*** Opening Extracted records ***

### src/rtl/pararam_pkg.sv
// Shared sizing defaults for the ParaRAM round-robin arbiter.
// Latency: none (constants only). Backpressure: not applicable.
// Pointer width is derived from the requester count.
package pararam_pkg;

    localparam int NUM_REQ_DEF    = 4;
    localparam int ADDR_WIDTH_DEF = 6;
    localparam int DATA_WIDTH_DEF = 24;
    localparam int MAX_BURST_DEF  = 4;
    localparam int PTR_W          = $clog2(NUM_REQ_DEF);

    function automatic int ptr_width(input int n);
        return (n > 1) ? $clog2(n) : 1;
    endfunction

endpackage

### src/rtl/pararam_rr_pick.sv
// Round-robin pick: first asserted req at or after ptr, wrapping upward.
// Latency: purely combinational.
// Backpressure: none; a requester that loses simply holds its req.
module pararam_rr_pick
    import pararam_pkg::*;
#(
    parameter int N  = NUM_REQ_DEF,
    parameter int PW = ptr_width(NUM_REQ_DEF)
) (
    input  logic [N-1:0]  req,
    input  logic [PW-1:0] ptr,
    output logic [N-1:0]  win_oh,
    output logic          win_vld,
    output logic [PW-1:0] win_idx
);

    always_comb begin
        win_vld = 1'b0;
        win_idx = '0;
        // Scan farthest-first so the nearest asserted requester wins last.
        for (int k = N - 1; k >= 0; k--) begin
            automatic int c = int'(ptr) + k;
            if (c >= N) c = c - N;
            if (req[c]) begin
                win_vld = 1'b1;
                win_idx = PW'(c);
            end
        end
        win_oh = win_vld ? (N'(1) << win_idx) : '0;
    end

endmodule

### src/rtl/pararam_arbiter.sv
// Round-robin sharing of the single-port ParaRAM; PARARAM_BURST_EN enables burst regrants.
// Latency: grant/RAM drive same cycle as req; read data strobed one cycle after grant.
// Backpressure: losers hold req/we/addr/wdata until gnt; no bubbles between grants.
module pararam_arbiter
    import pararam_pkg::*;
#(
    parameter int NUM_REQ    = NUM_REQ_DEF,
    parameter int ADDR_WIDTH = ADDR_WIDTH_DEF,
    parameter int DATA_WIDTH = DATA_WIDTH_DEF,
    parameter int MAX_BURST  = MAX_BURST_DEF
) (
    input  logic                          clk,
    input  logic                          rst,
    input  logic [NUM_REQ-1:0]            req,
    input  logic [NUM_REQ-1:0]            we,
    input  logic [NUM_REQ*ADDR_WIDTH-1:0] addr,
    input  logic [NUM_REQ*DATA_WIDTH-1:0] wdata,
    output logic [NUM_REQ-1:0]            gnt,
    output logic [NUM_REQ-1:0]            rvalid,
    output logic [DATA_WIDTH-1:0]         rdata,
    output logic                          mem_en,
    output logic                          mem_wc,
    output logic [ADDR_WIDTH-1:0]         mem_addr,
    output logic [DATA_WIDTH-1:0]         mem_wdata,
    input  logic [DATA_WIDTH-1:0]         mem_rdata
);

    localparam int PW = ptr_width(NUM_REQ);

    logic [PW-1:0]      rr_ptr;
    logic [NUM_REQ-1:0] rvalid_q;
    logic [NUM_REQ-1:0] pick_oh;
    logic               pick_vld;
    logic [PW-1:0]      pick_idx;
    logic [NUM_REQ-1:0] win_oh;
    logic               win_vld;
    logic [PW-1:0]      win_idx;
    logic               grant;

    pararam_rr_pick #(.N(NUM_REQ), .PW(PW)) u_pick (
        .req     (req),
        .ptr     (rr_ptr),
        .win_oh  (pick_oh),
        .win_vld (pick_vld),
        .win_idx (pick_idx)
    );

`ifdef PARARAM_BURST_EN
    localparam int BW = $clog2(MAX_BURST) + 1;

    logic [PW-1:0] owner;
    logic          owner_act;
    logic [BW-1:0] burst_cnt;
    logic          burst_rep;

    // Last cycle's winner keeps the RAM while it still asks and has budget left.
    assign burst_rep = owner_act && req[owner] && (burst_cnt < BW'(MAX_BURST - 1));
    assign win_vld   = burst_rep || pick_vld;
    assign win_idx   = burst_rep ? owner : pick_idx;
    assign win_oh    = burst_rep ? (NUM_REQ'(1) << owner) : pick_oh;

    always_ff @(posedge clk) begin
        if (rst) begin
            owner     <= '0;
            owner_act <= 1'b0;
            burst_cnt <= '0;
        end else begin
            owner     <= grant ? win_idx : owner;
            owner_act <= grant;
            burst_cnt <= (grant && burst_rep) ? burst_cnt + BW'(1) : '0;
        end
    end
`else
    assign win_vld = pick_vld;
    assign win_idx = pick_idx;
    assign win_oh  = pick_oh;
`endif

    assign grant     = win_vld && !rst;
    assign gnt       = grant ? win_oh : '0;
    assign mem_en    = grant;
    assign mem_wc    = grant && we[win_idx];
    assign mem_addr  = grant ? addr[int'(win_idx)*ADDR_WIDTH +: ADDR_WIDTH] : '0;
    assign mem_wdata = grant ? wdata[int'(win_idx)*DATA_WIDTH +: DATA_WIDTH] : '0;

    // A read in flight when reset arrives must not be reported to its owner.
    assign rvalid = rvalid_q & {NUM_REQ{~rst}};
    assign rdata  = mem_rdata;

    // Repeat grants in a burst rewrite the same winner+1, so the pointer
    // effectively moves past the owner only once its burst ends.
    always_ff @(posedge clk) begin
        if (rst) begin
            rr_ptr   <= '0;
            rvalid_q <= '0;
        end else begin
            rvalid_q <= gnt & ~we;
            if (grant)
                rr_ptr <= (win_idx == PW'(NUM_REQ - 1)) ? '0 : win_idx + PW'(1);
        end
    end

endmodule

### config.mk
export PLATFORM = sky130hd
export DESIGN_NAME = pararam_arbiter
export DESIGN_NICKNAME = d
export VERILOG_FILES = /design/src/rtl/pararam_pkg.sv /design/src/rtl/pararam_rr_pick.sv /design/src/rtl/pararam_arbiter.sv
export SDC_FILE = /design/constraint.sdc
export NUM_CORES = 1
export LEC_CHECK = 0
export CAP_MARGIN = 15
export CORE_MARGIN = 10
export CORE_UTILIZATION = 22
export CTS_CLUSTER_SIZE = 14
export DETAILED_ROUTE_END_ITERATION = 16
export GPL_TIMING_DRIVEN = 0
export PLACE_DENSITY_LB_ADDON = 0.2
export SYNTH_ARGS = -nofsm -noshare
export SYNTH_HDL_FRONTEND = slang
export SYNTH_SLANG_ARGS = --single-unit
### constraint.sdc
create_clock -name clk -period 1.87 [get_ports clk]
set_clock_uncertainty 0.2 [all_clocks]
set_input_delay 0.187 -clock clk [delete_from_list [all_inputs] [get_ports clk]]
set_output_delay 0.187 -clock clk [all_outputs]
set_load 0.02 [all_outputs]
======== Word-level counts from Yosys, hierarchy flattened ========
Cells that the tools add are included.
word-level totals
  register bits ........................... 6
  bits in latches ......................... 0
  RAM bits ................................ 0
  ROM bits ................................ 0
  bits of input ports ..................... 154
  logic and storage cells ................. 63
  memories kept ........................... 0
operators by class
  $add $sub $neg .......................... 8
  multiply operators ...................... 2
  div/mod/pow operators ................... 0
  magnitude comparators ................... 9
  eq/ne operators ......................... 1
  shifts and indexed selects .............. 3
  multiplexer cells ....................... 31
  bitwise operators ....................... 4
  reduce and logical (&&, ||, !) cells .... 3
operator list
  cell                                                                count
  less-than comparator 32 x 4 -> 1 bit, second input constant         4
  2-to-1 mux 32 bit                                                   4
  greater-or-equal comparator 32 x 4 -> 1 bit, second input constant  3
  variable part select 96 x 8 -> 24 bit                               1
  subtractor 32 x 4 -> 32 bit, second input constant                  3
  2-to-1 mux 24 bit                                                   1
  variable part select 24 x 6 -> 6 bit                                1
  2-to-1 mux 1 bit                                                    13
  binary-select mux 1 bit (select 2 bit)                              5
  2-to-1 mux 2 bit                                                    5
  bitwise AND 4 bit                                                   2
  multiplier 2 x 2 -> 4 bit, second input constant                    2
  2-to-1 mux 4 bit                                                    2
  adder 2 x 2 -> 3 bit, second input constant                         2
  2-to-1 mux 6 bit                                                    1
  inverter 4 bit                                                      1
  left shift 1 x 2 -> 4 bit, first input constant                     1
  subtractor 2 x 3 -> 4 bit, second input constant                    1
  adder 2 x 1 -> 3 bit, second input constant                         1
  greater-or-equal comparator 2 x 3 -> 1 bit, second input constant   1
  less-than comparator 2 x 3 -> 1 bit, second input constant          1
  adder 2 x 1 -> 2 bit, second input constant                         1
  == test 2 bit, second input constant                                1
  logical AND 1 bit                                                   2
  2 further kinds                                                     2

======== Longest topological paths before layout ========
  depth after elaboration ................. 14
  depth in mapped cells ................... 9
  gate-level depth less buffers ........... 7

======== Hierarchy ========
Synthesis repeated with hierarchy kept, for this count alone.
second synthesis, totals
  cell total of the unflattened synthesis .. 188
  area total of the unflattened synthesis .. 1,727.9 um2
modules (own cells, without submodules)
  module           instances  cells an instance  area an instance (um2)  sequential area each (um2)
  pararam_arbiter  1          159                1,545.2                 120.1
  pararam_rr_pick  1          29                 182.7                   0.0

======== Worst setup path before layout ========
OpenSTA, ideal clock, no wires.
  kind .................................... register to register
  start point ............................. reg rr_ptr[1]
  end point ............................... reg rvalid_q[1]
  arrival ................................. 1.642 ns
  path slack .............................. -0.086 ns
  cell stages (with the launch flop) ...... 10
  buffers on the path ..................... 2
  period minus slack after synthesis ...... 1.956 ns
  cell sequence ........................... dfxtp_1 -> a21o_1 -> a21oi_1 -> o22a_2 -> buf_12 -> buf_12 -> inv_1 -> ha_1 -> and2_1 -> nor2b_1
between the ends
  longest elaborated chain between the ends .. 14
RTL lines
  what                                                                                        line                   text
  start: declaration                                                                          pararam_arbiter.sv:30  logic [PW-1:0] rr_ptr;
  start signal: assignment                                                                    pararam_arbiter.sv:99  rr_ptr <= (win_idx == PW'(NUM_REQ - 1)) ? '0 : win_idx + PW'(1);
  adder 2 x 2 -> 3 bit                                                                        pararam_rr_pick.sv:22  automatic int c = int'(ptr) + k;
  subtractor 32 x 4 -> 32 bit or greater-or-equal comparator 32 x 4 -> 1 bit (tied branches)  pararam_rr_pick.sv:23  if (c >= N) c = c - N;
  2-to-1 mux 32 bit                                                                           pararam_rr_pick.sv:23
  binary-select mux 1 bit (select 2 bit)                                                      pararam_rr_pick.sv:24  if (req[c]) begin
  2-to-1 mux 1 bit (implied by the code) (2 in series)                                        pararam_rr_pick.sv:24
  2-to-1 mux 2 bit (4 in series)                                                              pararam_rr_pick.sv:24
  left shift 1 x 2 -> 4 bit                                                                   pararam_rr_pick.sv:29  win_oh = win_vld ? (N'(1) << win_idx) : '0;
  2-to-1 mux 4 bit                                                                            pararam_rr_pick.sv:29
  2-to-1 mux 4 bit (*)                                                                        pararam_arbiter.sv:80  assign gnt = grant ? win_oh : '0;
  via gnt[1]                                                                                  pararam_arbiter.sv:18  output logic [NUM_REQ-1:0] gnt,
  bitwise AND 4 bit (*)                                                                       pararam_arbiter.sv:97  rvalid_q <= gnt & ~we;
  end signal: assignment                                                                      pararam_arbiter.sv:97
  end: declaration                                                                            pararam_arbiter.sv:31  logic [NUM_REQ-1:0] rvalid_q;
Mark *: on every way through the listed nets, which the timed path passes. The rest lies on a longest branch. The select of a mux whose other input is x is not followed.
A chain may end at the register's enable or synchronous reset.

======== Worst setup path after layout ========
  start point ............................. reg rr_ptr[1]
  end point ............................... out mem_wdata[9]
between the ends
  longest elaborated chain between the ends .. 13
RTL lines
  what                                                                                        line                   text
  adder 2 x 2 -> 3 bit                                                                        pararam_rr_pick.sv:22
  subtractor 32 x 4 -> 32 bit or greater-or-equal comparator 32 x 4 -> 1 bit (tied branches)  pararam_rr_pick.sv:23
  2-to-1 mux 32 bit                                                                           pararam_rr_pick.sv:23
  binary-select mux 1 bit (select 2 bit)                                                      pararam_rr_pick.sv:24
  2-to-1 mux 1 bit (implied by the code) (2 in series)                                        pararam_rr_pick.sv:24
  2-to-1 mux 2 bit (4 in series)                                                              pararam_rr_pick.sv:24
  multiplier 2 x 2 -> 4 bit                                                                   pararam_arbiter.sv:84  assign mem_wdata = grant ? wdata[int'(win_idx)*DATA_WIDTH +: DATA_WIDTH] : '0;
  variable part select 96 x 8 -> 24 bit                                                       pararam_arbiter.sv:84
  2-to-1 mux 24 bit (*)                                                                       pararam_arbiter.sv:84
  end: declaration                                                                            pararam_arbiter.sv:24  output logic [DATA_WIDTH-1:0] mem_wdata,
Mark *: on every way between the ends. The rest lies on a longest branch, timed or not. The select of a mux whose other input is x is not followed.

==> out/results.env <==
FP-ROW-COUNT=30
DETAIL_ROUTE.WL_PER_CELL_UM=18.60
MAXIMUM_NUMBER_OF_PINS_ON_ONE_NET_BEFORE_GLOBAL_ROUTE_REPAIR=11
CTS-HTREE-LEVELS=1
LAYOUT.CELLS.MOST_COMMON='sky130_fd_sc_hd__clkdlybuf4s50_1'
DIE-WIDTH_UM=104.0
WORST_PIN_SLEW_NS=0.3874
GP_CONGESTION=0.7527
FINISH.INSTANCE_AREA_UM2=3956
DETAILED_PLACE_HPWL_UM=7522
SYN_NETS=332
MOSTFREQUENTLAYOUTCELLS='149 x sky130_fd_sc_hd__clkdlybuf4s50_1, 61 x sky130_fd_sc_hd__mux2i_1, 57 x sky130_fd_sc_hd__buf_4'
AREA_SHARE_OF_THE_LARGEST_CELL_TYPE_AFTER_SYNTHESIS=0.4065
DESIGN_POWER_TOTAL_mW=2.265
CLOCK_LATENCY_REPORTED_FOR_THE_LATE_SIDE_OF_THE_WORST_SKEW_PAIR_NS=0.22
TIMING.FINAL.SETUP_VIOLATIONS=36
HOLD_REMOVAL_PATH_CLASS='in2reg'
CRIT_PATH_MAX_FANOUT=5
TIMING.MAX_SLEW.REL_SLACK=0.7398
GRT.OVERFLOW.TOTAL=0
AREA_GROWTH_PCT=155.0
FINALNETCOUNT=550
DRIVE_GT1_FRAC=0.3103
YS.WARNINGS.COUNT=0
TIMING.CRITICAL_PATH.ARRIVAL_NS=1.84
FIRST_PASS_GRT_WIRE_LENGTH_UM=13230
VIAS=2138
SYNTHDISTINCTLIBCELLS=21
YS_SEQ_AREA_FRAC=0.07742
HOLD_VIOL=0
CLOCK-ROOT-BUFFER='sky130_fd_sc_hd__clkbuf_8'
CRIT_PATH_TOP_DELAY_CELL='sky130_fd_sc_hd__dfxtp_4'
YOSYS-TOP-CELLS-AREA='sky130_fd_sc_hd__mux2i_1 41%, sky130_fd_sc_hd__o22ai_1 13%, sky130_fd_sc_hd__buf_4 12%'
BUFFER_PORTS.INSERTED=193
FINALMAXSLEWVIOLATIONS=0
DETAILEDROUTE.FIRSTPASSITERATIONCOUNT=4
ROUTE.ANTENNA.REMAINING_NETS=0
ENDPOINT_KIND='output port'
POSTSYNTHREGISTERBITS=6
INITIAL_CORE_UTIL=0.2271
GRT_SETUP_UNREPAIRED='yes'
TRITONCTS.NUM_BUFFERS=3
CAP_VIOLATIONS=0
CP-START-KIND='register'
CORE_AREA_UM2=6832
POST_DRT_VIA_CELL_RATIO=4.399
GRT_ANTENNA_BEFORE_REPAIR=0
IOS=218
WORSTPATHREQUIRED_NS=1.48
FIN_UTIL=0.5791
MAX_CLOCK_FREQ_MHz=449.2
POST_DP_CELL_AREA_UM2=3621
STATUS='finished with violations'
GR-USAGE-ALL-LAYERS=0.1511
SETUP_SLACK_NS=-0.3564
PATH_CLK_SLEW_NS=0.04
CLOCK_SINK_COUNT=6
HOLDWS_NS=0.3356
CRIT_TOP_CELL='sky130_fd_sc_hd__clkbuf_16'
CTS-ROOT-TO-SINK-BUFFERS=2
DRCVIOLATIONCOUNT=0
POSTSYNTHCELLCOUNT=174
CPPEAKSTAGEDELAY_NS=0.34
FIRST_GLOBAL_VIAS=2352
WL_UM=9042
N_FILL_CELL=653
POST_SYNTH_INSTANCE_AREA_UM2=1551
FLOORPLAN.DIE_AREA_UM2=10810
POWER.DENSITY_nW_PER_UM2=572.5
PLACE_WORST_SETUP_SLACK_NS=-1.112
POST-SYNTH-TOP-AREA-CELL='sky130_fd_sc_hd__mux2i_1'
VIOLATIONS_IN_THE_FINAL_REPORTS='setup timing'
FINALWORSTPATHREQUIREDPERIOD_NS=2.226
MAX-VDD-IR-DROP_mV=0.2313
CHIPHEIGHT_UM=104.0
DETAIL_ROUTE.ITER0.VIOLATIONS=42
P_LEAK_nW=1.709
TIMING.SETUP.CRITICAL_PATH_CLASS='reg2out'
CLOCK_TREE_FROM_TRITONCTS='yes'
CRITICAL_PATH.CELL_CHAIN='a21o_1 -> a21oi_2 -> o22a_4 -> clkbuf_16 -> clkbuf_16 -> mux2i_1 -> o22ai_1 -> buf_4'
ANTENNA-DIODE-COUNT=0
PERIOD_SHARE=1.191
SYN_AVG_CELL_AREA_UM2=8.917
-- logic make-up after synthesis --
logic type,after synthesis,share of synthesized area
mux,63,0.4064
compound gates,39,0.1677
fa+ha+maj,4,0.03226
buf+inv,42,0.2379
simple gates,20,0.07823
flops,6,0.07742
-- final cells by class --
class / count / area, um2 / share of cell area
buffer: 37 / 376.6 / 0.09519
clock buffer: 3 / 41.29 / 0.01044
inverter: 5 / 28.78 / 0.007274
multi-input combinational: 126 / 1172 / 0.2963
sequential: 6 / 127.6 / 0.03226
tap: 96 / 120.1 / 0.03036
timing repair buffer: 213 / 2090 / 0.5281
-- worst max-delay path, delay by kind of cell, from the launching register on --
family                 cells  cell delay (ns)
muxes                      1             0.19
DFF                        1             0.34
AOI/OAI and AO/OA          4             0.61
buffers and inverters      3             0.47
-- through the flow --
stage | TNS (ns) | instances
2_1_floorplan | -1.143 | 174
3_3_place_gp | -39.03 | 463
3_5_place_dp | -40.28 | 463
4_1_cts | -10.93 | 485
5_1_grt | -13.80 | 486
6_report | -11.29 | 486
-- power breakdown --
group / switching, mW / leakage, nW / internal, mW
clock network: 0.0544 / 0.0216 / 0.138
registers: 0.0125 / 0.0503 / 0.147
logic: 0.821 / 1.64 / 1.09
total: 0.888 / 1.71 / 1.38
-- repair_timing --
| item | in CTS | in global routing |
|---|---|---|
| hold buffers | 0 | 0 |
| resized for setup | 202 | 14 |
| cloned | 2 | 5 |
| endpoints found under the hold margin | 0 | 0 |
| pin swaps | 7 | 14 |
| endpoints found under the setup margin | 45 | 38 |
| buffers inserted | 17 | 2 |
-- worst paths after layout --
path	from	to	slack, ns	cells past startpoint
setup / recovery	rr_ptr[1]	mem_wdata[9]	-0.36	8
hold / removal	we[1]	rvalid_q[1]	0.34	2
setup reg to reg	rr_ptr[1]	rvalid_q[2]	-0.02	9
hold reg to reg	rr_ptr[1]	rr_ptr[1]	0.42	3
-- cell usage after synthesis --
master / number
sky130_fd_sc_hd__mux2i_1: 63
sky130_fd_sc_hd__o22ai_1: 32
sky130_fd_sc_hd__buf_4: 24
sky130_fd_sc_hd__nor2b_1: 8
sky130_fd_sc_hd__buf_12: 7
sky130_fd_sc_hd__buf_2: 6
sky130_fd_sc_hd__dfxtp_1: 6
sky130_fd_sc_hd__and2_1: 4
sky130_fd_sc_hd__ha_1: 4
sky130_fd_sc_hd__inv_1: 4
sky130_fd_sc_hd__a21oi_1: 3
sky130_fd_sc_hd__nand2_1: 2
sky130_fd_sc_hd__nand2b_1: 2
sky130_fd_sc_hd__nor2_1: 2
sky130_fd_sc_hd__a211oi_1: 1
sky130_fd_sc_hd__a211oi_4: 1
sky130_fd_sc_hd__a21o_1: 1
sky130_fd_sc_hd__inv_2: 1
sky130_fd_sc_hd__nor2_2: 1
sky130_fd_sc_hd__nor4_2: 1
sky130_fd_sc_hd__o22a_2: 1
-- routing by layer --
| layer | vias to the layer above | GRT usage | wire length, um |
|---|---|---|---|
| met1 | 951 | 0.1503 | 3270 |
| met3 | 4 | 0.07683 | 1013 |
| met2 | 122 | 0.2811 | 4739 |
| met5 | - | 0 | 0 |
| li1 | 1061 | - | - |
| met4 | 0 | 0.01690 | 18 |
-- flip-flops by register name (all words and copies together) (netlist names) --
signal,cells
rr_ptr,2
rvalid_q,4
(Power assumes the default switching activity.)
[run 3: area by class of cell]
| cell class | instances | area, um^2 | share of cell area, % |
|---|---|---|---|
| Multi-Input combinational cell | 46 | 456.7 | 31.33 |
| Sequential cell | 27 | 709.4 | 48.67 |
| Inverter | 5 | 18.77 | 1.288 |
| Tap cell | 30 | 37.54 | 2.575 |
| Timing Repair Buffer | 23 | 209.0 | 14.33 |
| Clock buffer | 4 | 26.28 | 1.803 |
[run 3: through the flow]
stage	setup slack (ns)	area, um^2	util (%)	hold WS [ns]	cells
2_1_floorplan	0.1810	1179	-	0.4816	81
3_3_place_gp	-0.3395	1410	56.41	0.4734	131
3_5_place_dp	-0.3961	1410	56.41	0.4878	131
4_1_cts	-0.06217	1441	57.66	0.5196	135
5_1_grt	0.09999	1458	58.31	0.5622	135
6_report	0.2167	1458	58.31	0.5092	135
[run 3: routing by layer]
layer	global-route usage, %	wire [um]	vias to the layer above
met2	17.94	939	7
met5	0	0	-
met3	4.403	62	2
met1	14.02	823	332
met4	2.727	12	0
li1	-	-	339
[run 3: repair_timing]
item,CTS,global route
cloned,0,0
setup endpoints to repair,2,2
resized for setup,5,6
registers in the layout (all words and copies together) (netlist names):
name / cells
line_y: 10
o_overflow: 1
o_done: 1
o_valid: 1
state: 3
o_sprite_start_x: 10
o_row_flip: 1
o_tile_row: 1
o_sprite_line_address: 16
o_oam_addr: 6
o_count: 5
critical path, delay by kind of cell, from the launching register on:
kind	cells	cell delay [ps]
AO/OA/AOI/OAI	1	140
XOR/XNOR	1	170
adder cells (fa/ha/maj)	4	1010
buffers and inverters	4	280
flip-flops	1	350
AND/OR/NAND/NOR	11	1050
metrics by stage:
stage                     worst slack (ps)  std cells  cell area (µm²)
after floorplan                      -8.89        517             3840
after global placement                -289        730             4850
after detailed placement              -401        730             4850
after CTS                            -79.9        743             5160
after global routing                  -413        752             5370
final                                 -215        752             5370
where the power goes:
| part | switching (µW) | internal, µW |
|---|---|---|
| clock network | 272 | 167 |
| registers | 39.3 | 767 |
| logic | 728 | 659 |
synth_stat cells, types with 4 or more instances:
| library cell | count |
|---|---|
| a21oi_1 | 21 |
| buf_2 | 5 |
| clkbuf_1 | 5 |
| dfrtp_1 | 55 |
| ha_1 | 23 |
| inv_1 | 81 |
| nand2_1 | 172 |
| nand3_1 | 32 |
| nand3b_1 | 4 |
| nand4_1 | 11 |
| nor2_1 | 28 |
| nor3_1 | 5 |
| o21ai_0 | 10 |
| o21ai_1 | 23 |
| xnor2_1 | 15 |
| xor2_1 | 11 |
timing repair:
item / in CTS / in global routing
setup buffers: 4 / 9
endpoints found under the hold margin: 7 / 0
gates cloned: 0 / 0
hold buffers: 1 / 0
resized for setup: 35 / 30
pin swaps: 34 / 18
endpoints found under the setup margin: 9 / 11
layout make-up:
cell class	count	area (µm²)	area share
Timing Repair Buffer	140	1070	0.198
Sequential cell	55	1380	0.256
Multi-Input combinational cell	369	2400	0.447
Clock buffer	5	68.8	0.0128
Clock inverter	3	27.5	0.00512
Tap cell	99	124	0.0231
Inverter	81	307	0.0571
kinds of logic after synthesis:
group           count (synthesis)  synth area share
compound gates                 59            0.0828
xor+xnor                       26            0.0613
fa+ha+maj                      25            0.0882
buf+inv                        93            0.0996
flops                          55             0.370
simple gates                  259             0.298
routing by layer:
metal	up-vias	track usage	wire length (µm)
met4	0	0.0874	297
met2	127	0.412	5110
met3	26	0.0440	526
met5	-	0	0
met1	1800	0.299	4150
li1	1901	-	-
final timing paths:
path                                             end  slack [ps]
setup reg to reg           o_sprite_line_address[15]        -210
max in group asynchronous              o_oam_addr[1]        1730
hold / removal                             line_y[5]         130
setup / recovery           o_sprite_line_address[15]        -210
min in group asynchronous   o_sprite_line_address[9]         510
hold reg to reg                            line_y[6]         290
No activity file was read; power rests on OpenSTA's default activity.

*** Closing Extracted records ***

=== Task statement ===
Show every line above in which the word "placement" occurs.

=== Solution to the problem ===
after global placement                -289        730             4850
after detailed placement              -401        730             4850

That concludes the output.